Data: 2000-03-23 07:22:14
Temat: Re: futra i moj kozuch
Od: "Jarek Grzelak" <g...@p...com.pl>
Pokaż wszystkie nagłówki
Sprawa ma sie podobnie z jedzeniem miesa. Jest to wolny wybor. Zreszta
jezeli usmierca sie zwierze w celu pozyskania pozywienia, to wysoce
nieekologiczne byloby nie wykorzystywac skor. To nie jest nieekologiczne.
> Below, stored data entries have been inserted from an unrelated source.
`src/inc/bse_pkg.sv`:
```
// Shared types and constants for the branch and shift execution unit
package bse_pkg;

  // ----------------------------------------------------------------
  // Widths, reset values and stack steps
  // ----------------------------------------------------------------
  localparam logic [15:0] ADDR_RESET = 16'h0000;
  localparam logic [7:0] BYTE_RESET = 8'h00;
  localparam logic [15:0] STACK_ONE = 16'h0001;
  localparam logic [15:0] STACK_TWO = 16'h0002;
  localparam logic [7:0] COUNT_ONE = 8'h01;

  // ----------------------------------------------------------------
  // Flag bit positions inside the flag byte
  // ----------------------------------------------------------------
  localparam int FLAG_CARRY = 0;
  localparam int FLAG_PARITY = 2;
  localparam int FLAG_ZERO = 6;
  localparam int FLAG_SIGN = 7;

  // ----------------------------------------------------------------
  // Operation, shift kind, condition code and state encodings
  // ----------------------------------------------------------------
  typedef enum logic [3:0] {
    OP_ABS_JUMP    = 4'h0,
    OP_IND_JUMP    = 4'h1,
    OP_REL_JUMP    = 4'h2,
    OP_DEC_BRANCH  = 4'h3,
    OP_CALL        = 4'h4,
    OP_RETURN      = 4'h5,
    OP_SHIFT_REG   = 4'h6,
    OP_SHIFT_MEM   = 4'h7,
    OP_DIGIT_LEFT  = 4'h8,
    OP_DIGIT_RIGHT = 4'h9
  } bse_op_t;

  typedef enum logic [2:0] {
    SH_ROT_LEFT_CIRC   = 3'h0,
    SH_ROT_LEFT_CARRY  = 3'h1,
    SH_ROT_RIGHT_CIRC  = 3'h2,
    SH_ROT_RIGHT_CARRY = 3'h3,
    SH_LEFT_ARITH      = 3'h4,
    SH_RIGHT_ARITH     = 3'h5,
    SH_RIGHT_LOGIC     = 3'h6
  } bse_shift_t;

  typedef enum logic [2:0] {
    COND_NONZERO = 3'h0,
    COND_ZERO    = 3'h1,
    COND_NOCARRY = 3'h2,
    COND_CARRY   = 3'h3,
    COND_PAR_ODD = 3'h4,
    COND_PAR_EVN = 3'h5,
    COND_PLUS    = 3'h6,
    COND_MINUS   = 3'h7
  } bse_cond_t;

  typedef enum logic [6:0] {
    ST_IDLE      = 7'h01,
    ST_PUSH_HIGH = 7'h02,
    ST_PUSH_LOW  = 7'h04,
    ST_POP_LOW   = 7'h08,
    ST_POP_HIGH  = 7'h10,
    ST_MEM_READ  = 7'h20,
    ST_MEM_WRITE = 7'h40
  } bse_state_t;

endpackage

```
`src/rtl/bse_exec_unit.sv`:
```
// Execution unit for jumps, calls, returns, rotates and shifts
// ------------------------------------------------------------------
// Overview of operation
// [RULE1] Indirect jump loads the program counter from the named register pair.
// [RULE2] Conditional direct jump loads the immediate target only if condition holds.
// [RULE3] Decrement-branch decrements B and branches only if the result is nonzero.
// [RULE4] Taken call writes return high byte to SP-1, low to SP-2, then jumps.
// [RULE5] Return loads low byte from SP and high byte from SP+1.
// [RULE6] Circular left rotate moves bit 7 into bit 0.
// [RULE7] Circular right rotate moves bit 0 into bit 7.
// [RULE8] Left rotate via carry: old carry into bit 0, bit 7 into carry.
// [RULE9] Right rotate via carry: old carry into bit 7, bit 0 into carry.
// [RULE10] Arithmetic left shift fills bit 0 with zero.
// [RULE11] Arithmetic right shift keeps sign bit 7.
// [RULE12] Logical right shift fills bit 7 with zero.
// [RULE13] Same rotates and shifts on a memory byte by read, modify, write.
// [RULE14] Memory logical right shift puts zero in bit 7, bit 0 to carry.
// [RULE15] Left digit rotate moves nibbles leftward across accumulator and memory.
// [RULE16] Right digit rotate moves the same nibbles the opposite way.
// [RULE17] Relative displacement is signed 8-bit, added to next instruction address.
// [RULE18] Untaken jump, call or return skips the instruction, stack untouched.
// ------------------------------------------------------------------
`timescale 1ns/100ps
module bse_exec_unit (
  input wire logic clk,
  input wire logic rst_n,
  input wire logic start,
  input wire bse_pkg::bse_op_t op,
  input wire logic use_cond,
  input wire bse_pkg::bse_cond_t condition_code,
  input wire bse_pkg::bse_shift_t shift_kind,
  input wire logic [7:0] flags_in,
  input wire logic [15:0] pc_next_in,
  input wire logic [15:0] imm_in,
  input wire logic [7:0] disp_in,
  input wire logic [15:0] pair_in,
  input wire logic [15:0] pointer_pair,
  input wire logic [15:0] sp_in,
  input wire logic [7:0] b_in,
  input wire logic [7:0] acc_in,
  input wire logic [7:0] reg_in,
  input wire logic [7:0] mem_rdata,
  input wire logic mem_ack,
  output logic busy,
  output logic done,
  output logic [15:0] pc_out,
  output logic pc_we,
  output logic [15:0] sp_out,
  output logic sp_we,
  output logic [7:0] b_out,
  output logic b_we,
  output logic [7:0] acc_out,
  output logic acc_we,
  output logic [7:0] reg_out,
  output logic reg_we,
  output logic carry_out,
  output logic carry_we,
  output logic [15:0] mem_addr,
  output logic [7:0] mem_wdata,
  output logic mem_rd,
  output logic mem_wr
);
  import bse_pkg::*;

  // ----------------------------------------------------------------
  // Condition decode
  // ----------------------------------------------------------------
  function automatic logic cond_met(input bse_cond_t code, input logic [7:0] f);
    case (code)
      COND_NONZERO: cond_met = !f[FLAG_ZERO];
      COND_ZERO: cond_met = f[FLAG_ZERO];
      COND_NOCARRY: cond_met = !f[FLAG_CARRY];
      COND_CARRY: cond_met = f[FLAG_CARRY];
      COND_PAR_ODD: cond_met = !f[FLAG_PARITY];
      COND_PAR_EVN: cond_met = f[FLAG_PARITY];
      COND_PLUS: cond_met = !f[FLAG_SIGN];
      COND_MINUS: cond_met = f[FLAG_SIGN];
      default: cond_met = 1'b0;
    endcase
  endfunction

  bse_state_t state;
  bse_state_t next_state;
  bse_op_t lat_op;
  bse_shift_t lat_kind;
  logic lat_carry;
  logic [7:0] lat_acc;
  logic [15:0] lat_sp;
  logic [15:0] lat_ret;
  logic [15:0] lat_target;
  logic next_done, next_pc_we, next_sp_we, next_b_we;
  logic next_acc_we, next_reg_we, next_carry_we, next_carry_out;
  logic next_mem_rd, next_mem_wr;
  logic [15:0] next_pc_out, next_sp_out, next_mem_addr;
  logic [7:0] next_b_out, next_acc_out, next_reg_out, next_mem_wdata;
  logic [7:0] shift_dout;
  logic shift_cout;

  // ----------------------------------------------------------------
  // Datapath decode
  // ----------------------------------------------------------------
  wire in_idle = (state == ST_IDLE);
  wire accept = start && in_idle;
  wire cond_ok = !use_cond || cond_met(condition_code, flags_in);
  wire [7:0] b_dec = b_in - COUNT_ONE; // [RULE3]
  wire [15:0] disp_ext = {{8{disp_in[7]}}, disp_in};
  wire [15:0] rel_target = pc_next_in + disp_ext; // [RULE17]
  wire [15:0] jump_target = (op == OP_IND_JUMP) ? pair_in : // [RULE1]
                            (op == OP_ABS_JUMP) ? imm_in : rel_target;
  wire taken = (op == OP_DEC_BRANCH) ? (b_dec != BYTE_RESET) : cond_ok; // [RULE2] [RULE3]
  wire is_digit = (lat_op == OP_DIGIT_LEFT) || (lat_op == OP_DIGIT_RIGHT);
  wire digit_left = (lat_op == OP_DIGIT_LEFT);
  // Memory gets old low nibble moved up plus acc low nibble, or the reverse
  wire [7:0] digit_mem = digit_left ? {mem_rdata[3:0], lat_acc[3:0]} // [RULE15]
                                    : {lat_acc[3:0], mem_rdata[7:4]}; // [RULE16]
  wire [7:0] digit_acc = digit_left ? {lat_acc[7:4], mem_rdata[7:4]} // [RULE15]
                                    : {lat_acc[7:4], mem_rdata[3:0]}; // [RULE16]
  // One shifter serves both the register form and the memory form
  wire bse_shift_t sh_kind = bse_shift_t'(in_idle ? shift_kind : lat_kind);
  wire [7:0] sh_din = in_idle ? reg_in : mem_rdata;
  wire sh_cin = in_idle ? flags_in[FLAG_CARRY] : lat_carry;

  bse_shift_unit u_shift (
    .kind(sh_kind),
    .din(sh_din),
    .cin(sh_cin),
    .dout(shift_dout),
    .cout(shift_cout)
  );

  // ----------------------------------------------------------------
  // Sequencer
  // ----------------------------------------------------------------
  always_comb begin
    next_state = state;
    next_done = 1'b0;
    next_pc_we = 1'b0;
    next_sp_we = 1'b0;
    next_b_we = 1'b0;
    next_acc_we = 1'b0;
    next_reg_we = 1'b0;
    next_carry_we = 1'b0;
    next_pc_out = pc_out;
    next_sp_out = sp_out;
    next_b_out = b_out;
    next_acc_out = acc_out;
    next_reg_out = reg_out;
    next_carry_out = carry_out;
    next_mem_addr = mem_addr;
    next_mem_wdata = mem_wdata;
    next_mem_rd = mem_rd;
    next_mem_wr = mem_wr;
    case (state)
      ST_IDLE: begin
        if (accept) begin
          case (op)
            OP_CALL, OP_RETURN: begin
              if (!cond_ok) begin
                next_pc_out = pc_next_in; // [RULE18]
                next_pc_we = 1'b1;
                next_done = 1'b1;
              end else if (op == OP_CALL) begin
                next_state = ST_PUSH_HIGH;
                next_mem_wr = 1'b1;
                next_mem_addr = sp_in - STACK_ONE; // [RULE4]
                next_mem_wdata = pc_next_in[15:8];
              end else begin
                next_state = ST_POP_LOW;
                next_mem_rd = 1'b1;
                next_mem_addr = sp_in; // [RULE5]
              end
            end
            OP_SHIFT_MEM, OP_DIGIT_LEFT, OP_DIGIT_RIGHT: begin
              next_state = ST_MEM_READ;
              next_mem_rd = 1'b1;
              next_mem_addr = pointer_pair; // [RULE13]
            end
            OP_SHIFT_REG: begin
              next_reg_out = shift_dout;
              next_reg_we = 1'b1;
              next_carry_out = shift_cout;
              next_carry_we = 1'b1;
              next_done = 1'b1;
            end
            OP_DEC_BRANCH: begin
              next_b_out = b_dec; // [RULE3]
              next_b_we = 1'b1;
              next_pc_out = taken ? rel_target : pc_next_in; // [RULE3]
              next_pc_we = 1'b1;
              next_done = 1'b1;
            end
            default: begin
              next_pc_out = taken ? jump_target : pc_next_in; // [RULE1] [RULE2] [RULE18]
              next_pc_we = 1'b1;
              next_done = 1'b1;
            end
          endcase
        end
      end
      ST_PUSH_HIGH: begin
        if (mem_ack) begin
          next_state = ST_PUSH_LOW;
          next_mem_addr = lat_sp - STACK_TWO; // [RULE4]
          next_mem_wdata = lat_ret[7:0];
        end
      end
      ST_PUSH_LOW: begin
        if (mem_ack) begin
          next_state = ST_IDLE;
          next_mem_wr = 1'b0;
          next_sp_out = lat_sp - STACK_TWO;
          next_sp_we = 1'b1;
          next_pc_out = lat_target; // [RULE4]
          next_pc_we = 1'b1;
          next_done = 1'b1;
        end
      end
      ST_POP_LOW: begin
        if (mem_ack) begin
          next_state = ST_POP_HIGH;
          next_pc_out = {pc_out[15:8], mem_rdata}; // [RULE5]
          next_mem_addr = lat_sp + STACK_ONE; // [RULE5]
        end
      end
      ST_POP_HIGH: begin
        if (mem_ack) begin
          next_state = ST_IDLE;
          next_mem_rd = 1'b0;
          next_pc_out = {mem_rdata, pc_out[7:0]}; // [RULE5]
          next_pc_we = 1'b1;
          next_sp_out = lat_sp + STACK_TWO;
          next_sp_we = 1'b1;
          next_done = 1'b1;
        end
      end
      ST_MEM_READ: begin
        if (mem_ack) begin
          next_state = ST_MEM_WRITE;
          next_mem_rd = 1'b0;
          next_mem_wr = 1'b1;
          next_mem_wdata = is_digit ? digit_mem : shift_dout; // [RULE13] [RULE14]
          next_acc_out = is_digit ? digit_acc : acc_out;
          next_carry_out = is_digit ? carry_out : shift_cout; // [RULE14]
        end
      end
      ST_MEM_WRITE: begin
        if (mem_ack) begin
          // Register results are released only once memory holds the new byte
          next_state = ST_IDLE;
          next_mem_wr = 1'b0;
          next_acc_we = is_digit;
          next_carry_we = !is_digit;
          next_done = 1'b1;
        end
      end
      default: begin
        next_state = ST_IDLE;
        next_mem_rd = 1'b0;
        next_mem_wr = 1'b0;
      end
    endcase
  end

  // ----------------------------------------------------------------
  // State and output registers
  // ----------------------------------------------------------------
  always_ff @(posedge clk) begin
    if (!rst_n) begin
      state <= ST_IDLE;
      {busy, done, pc_we, sp_we, b_we, acc_we, reg_we, carry_we} <= 8'h00;
      {mem_rd, mem_wr, carry_out} <= 3'h0;
      {pc_out, sp_out, mem_addr} <= {ADDR_RESET, ADDR_RESET, ADDR_RESET};
      {b_out, acc_out, reg_out, mem_wdata} <= {4{BYTE_RESET}};
    end else begin
      state <= next_state;
      busy <= (next_state != ST_IDLE);
      {done, pc_we, sp_we, b_we} <= {next_done, next_pc_we, next_sp_we, next_b_we};
      {acc_we, reg_we, carry_we} <= {next_acc_we, next_reg_we, next_carry_we};
      {mem_rd, mem_wr, carry_out} <= {next_mem_rd, next_mem_wr, next_carry_out};
      {pc_out, sp_out, mem_addr} <= {next_pc_out, next_sp_out, next_mem_addr};
      {b_out, acc_out, reg_out} <= {next_b_out, next_acc_out, next_reg_out};
      mem_wdata <= next_mem_wdata;
    end
  end

  // Operands held for multi-cycle operations
  always_ff @(posedge clk) begin
    if (!rst_n) begin
      lat_op <= OP_ABS_JUMP;
      lat_kind <= SH_ROT_LEFT_CIRC;
      lat_carry <= 1'b0;
      lat_acc <= BYTE_RESET;
      {lat_sp, lat_ret, lat_target} <= {ADDR_RESET, ADDR_RESET, ADDR_RESET};
    end else if (accept) begin
      lat_op <= op;
      lat_kind <= shift_kind;
      lat_carry <= flags_in[FLAG_CARRY];
      lat_acc <= acc_in;
      {lat_sp, lat_ret, lat_target} <= {sp_in, pc_next_in, imm_in};
    end
  end
endmodule

```
`src/rtl/bse_shift_unit.sv`:
```
// Combinational rotate and shift datapath for one byte and the carry
`timescale 1ns/100ps
module bse_shift_unit (
  input wire bse_pkg::bse_shift_t kind,
  input wire logic [7:0] din,
  input wire logic cin,
  output logic [7:0] dout,
  output logic cout
);
  import bse_pkg::*;

  always_comb begin
    dout = din;
    cout = cin;
    case (kind)
      SH_ROT_LEFT_CIRC: begin
        dout = {din[6:0], din[7]}; // [RULE6]
        cout = din[7];
      end
      SH_ROT_LEFT_CARRY: begin
        dout = {din[6:0], cin}; // [RULE8]
        cout = din[7];
      end
      SH_ROT_RIGHT_CIRC: begin
        dout = {din[0], din[7:1]}; // [RULE7]
        cout = din[0];
      end
      SH_ROT_RIGHT_CARRY: begin
        dout = {cin, din[7:1]}; // [RULE9]
        cout = din[0];
      end
      SH_LEFT_ARITH: begin
        dout = {din[6:0], 1'b0}; // [RULE10]
        cout = din[7];
      end
      SH_RIGHT_ARITH: begin
        dout = {din[7], din[7:1]}; // [RULE11]
        cout = din[0];
      end
      SH_RIGHT_LOGIC: begin
        dout = {1'b0, din[7:1]}; // [RULE12] [RULE14]
        cout = din[0];
      end
      default: begin
        dout = din;
        cout = cin;
      end
    endcase
  end

endmodule

```
`config.mk`:
```
export PLATFORM = sky130hd
export DESIGN_NAME = bse_exec_unit
export DESIGN_NICKNAME = d
export VERILOG_FILES = /design/src/inc/bse_pkg.sv /design/src/rtl/bse_exec_unit.sv /design/src/rtl/bse_shift_unit.sv
export SDC_FILE = /design/constraint.sdc
export NUM_CORES = 1
export LEC_CHECK = 0
export BUFFER_PORTS_ARGS = -buffer_cell sky130_fd_sc_hd__buf_2
export CAP_MARGIN = 20
export CORE_UTILIZATION = 34
export DETAILED_ROUTE_END_ITERATION = 7
export SYNTH_ARGS = -nofsm -noshare
export SYNTH_HDL_FRONTEND = slang
export SYNTH_SLANG_ARGS = --single-unit
```
`constraint.sdc`:
```
create_clock -name clk -period 2.84 [get_ports clk]
set_clock_uncertainty 0.2 [all_clocks]
set_input_delay 0.426 -clock clk [delete_from_list [all_inputs] [get_ports clk]]
set_output_delay 0.426 -clock clk [all_outputs]
set_load 0.03 [all_outputs]
```
==> metrics.md <==
| Metric | Value |
|---|---|
| Utilization after layout | between 40% and 50% |
| Row cnt | 61 |
| Syn nets | between 1000 and 1500 |
| Clock network fraction of design power | between 30% and 40% |
| DRC viols | 0 |
| Total Nets Final | ~1700 |
| Max clock buf depth | 2 |
| Period utilization | a little over nine tenths |
| Switch Pwr | about 2.1 mW |
| DRT Pass-1 Iters | 6 |
| Sequential share of the synthesized area | roughly a third |
| Worst endpoint required time | 2940 ps |
| Layout Cells excl Fill | 1919 |
| RR Endpoint | mem_wdata[0]$_SDFFE_PN0P_ |
| Gates resized, CTS repair | 0 |
| Tot GR Track Use | around a quarter |
| Hold Path End | b_out[0]$_SDFFE_PN0P_ |
| Post-synth EDFFs | 0 |
| Layout cell share with drive strength beyond 1 | ~26% |
| Hpwl dp | approximately 27000 µm |
| Combinational Power Share | between 20% and 30% |
| FF+latch count, synth | 154 |
| Core Area | around 28000 µm² |
| Slew Viols, Final | 0 |
| Clock Sinks | 154 |
| # hold bufs at CTS | 0 |
| Initial Utilization | around a third |
| Crit-path max FO | 6 |
| Routed via count | about 11000 |
| Crit path DAT | between 2000 and 3000 ps |
| Slew headroom | between 20 and 30% |
| Max Freq | between 300 and 400 MHz |
| RSZ-0062 raised after global routing | yes |
| Die area | 29400 µm² |
| Async SR Flop Fraction | 0% |
| Clock slew at reported path FFs | 70 ps |
| Max IR drop VDD | around 0.43 mV |
| Netlist cell types | 91 |
| Setup repair bufs after CTS | 0 |
| Class of the tightest hold or removal check | primary input to flop |
| Filler cells | slightly below 3000 |
| Largest net degree at the start of global routing | 59 |
| Clk Latency, worst-skew pair | about 430 ps |
| Critical setup path kind | flop to flop |
| Share of power burned in registers | between 30% and 40% |
| Footprint of the multi-input gates | 6230 µm² |
| Fin. Hold Viols | 0 |
| Mapped cell area | 9780 µm² |
| Crit Reg-Reg Startpoint | state[0]$_SDFF_PN1_ |
| Hold path cells | 2 |
| Storage element area | approximately 3000 µm² |
| Number of I/O pins | 234 |
| Reg2Reg Setup Slack | 140 ps |
| Sum of negative setup slack | 0 ps |
| Setup crit start kind | flop |
| Grt ovf | 0 |
| Critical Path Max Stage Delay | between 300 and 400 ps |
| Min Tclk post-route | 2700 ps |
| Internal | 4.41 mW |
| Pwr/cell area | 523 nW/µm² |
| DRT iter0 DRCs | 814 |
| Vias in the first global route | 9845 |
| Die Y-Extent | 172 µm |
| Wire length per cell | between 15 and 20 µm |
| Hold_sp | b_in[0] |
| Wire length of the first global-routing pass | 54300 µm |
| Max Cap Viol | 0 |
| Final setup vio count | 0 |
| Post-route ant nets | 0 |
| Slew @ Worst Pin | roughly 1100 ps |
| CTS root buf | clkbuf_16 |
| Post-Synthesis Cells | roughly 1300 |
| Net Sw Frac | around 32% |
| Status | finished clean |
| DR vias/cell | around 5.5 |
| Slowest-stage cell, CP | dfxtp_1 |
| CTS buffer count | 17 |
| Synth Warn # | 0 |
| Die W | 172 µm |
| Primary FF master, synth | dfxtp_1 |
| CTS tree | yes |
| PnR worst setup slack | around 140 ps |
| Critical path endpoint category | flop |
| LEAKAGE | approximately 5.2 nW |
| Area grow syn2layout | 27.0% |
| Mean Syn Cell Area | ~7.7 µm² |
| Setup Slack @ Placement | -41.8 ps |
| Reg2reg path depth | 9 |
| Antenna violations before repair | 3 |
| Worst path cell trace | buf_4 > nor2b_1 > nand3_1 > buf_4 > mux2i_1 > mux2i_1 > mux2_2 > a21oi_1 > a21oi_1 |
| Final Wtd Congestion | 0.936 |
| Number of buffers added on ports | 229 |
| Drt total wl | 35500 µm |
| Htree depth | 4 |
| Placed Instances | 1885 |
-- cells by family after synthesis --
kind of cell | share of synthesized area (%)
xor+xnor | 4.21
mux | 8.19
buf+inv | 4.84
fa+ha+maj | 2.89
compound gates | 25.8
flops | 31.5
simple gates | 22.6
-- registers in the layout (all words and copies together) (netlist names), 3 cells and up --
register	count
lat_sp	16
lat_target	16
mem_addr	16
pc_out	16
sp_out	16
acc_out	8
b_out	8
lat_acc	8
lat_ret	8
mem_wdata	8
reg_out	8
state	7
lat_op	4
lat_kind	3
-- per-layer routing --
metal	up-vias	share of wire, %	track usage (%)
met5	-	0.034	0
met4	2	2.9	8.77
met3	57	7.2	4.92
met2	394	47	40.4
met1	4924	42	29.9
li1	5155	-	-
-- power by group through the flow --
| stage | clock [mW] | combinational [mW] | sequential [mW] |
|---|---|---|---|
| 6_report | 2.49 | 1.63 | 2.38 |
| 3_5_place_dp | 0 | 1.62 | 2.42 |
| 4_1_cts | 2.53 | 1.62 | 2.37 |
| 2_1_floorplan | 0 | 0.939 | 2.50 |
| 5_1_grt | 2.61 | 1.78 | 2.39 |
| 3_3_place_gp | 0 | 1.60 | 2.42 |
-- cell type report --
class                   instances  area share, %
clock buffers                  19           3.48
diodes                          3         0.0604
well taps                     378           3.81
inverters                      21          0.645
multi-input cells            1007           50.1
repair buffers                325           15.5
flip-flops and latches        154           24.8
clock inverters                12           1.51
-- cell usage after synthesis (all sizes together) (20+ instances only) --
library cell  number  area (µm²)
a211oi            25         193
a21oi            150         751
a22oi             24         180
a31oi             22         138
buf               25         139
clkbuf            68         255
dfxtp            154        3080
ha                21         263
inv               20        75.1
mux2i             63         643
nand2            214         811
nand3             27         140
nor2             106         400
nor3              29         160
o21ai             75         375
xnor2             25         219
xor2              22         193
-- per-stage QoR --
step / power [mW] / hold slack [ps] / instance area, µm²
global route: 6.78 / 20.5 / 12400
floorplan: 3.44 / 231 / 9780
detailed placement: 4.04 / 240 / 11800
CTS: 6.53 / 9.45 / 12400
finish: 6.49 / 23.2 / 12400
global placement: 4.02 / 238 / 11800
-- layout by cell type, fill, tap and decap left out, drive strengths merged, types with 7 or more instances in the layout --
master and count:
a21oi 150, nand2b 8, mux2 12, o22ai 8, and2 13, nand2 214
buf 325, dfxtp 154, nand3 27, a31oi 22, a22oi 24, xor2 22
a311oi 7, a211oi 25, or3 12, nor3 29, nand4 8, xnor2 25
nor4 8, o211ai 13, mux2i 63, nor2 106, clkbuf 19, o221ai 11
o21ai 75, ha 21, inv 23, and3 7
Ludzie tylko w pewnym momencie zatracili sens jaki ma eksploatacja zasobow
naturalnych czy polnaturalnych. Hodowanie zwierzat dla miesa i skor nie jest
nieekologiczne. Nieeklogiczne jest (a wlasciwie niemoralne) w jaki sposob
sie je hoduje a nastepnie zabija, oraz niszczenie populacji zyjacych w
naturze (zwierzat i roslin). Zreszta slowo ekologia ma juz zbyt duzo
znaczen, a niektorzy po prostu nie znaja definicji tej nauki.
pozdrowka
Jarek
Użytkownik Rafal Wolski <r...@p...com> w wiadomości do grup
dyskusyjnych napisał:DubC4.22285$O...@n...tpnet.pl...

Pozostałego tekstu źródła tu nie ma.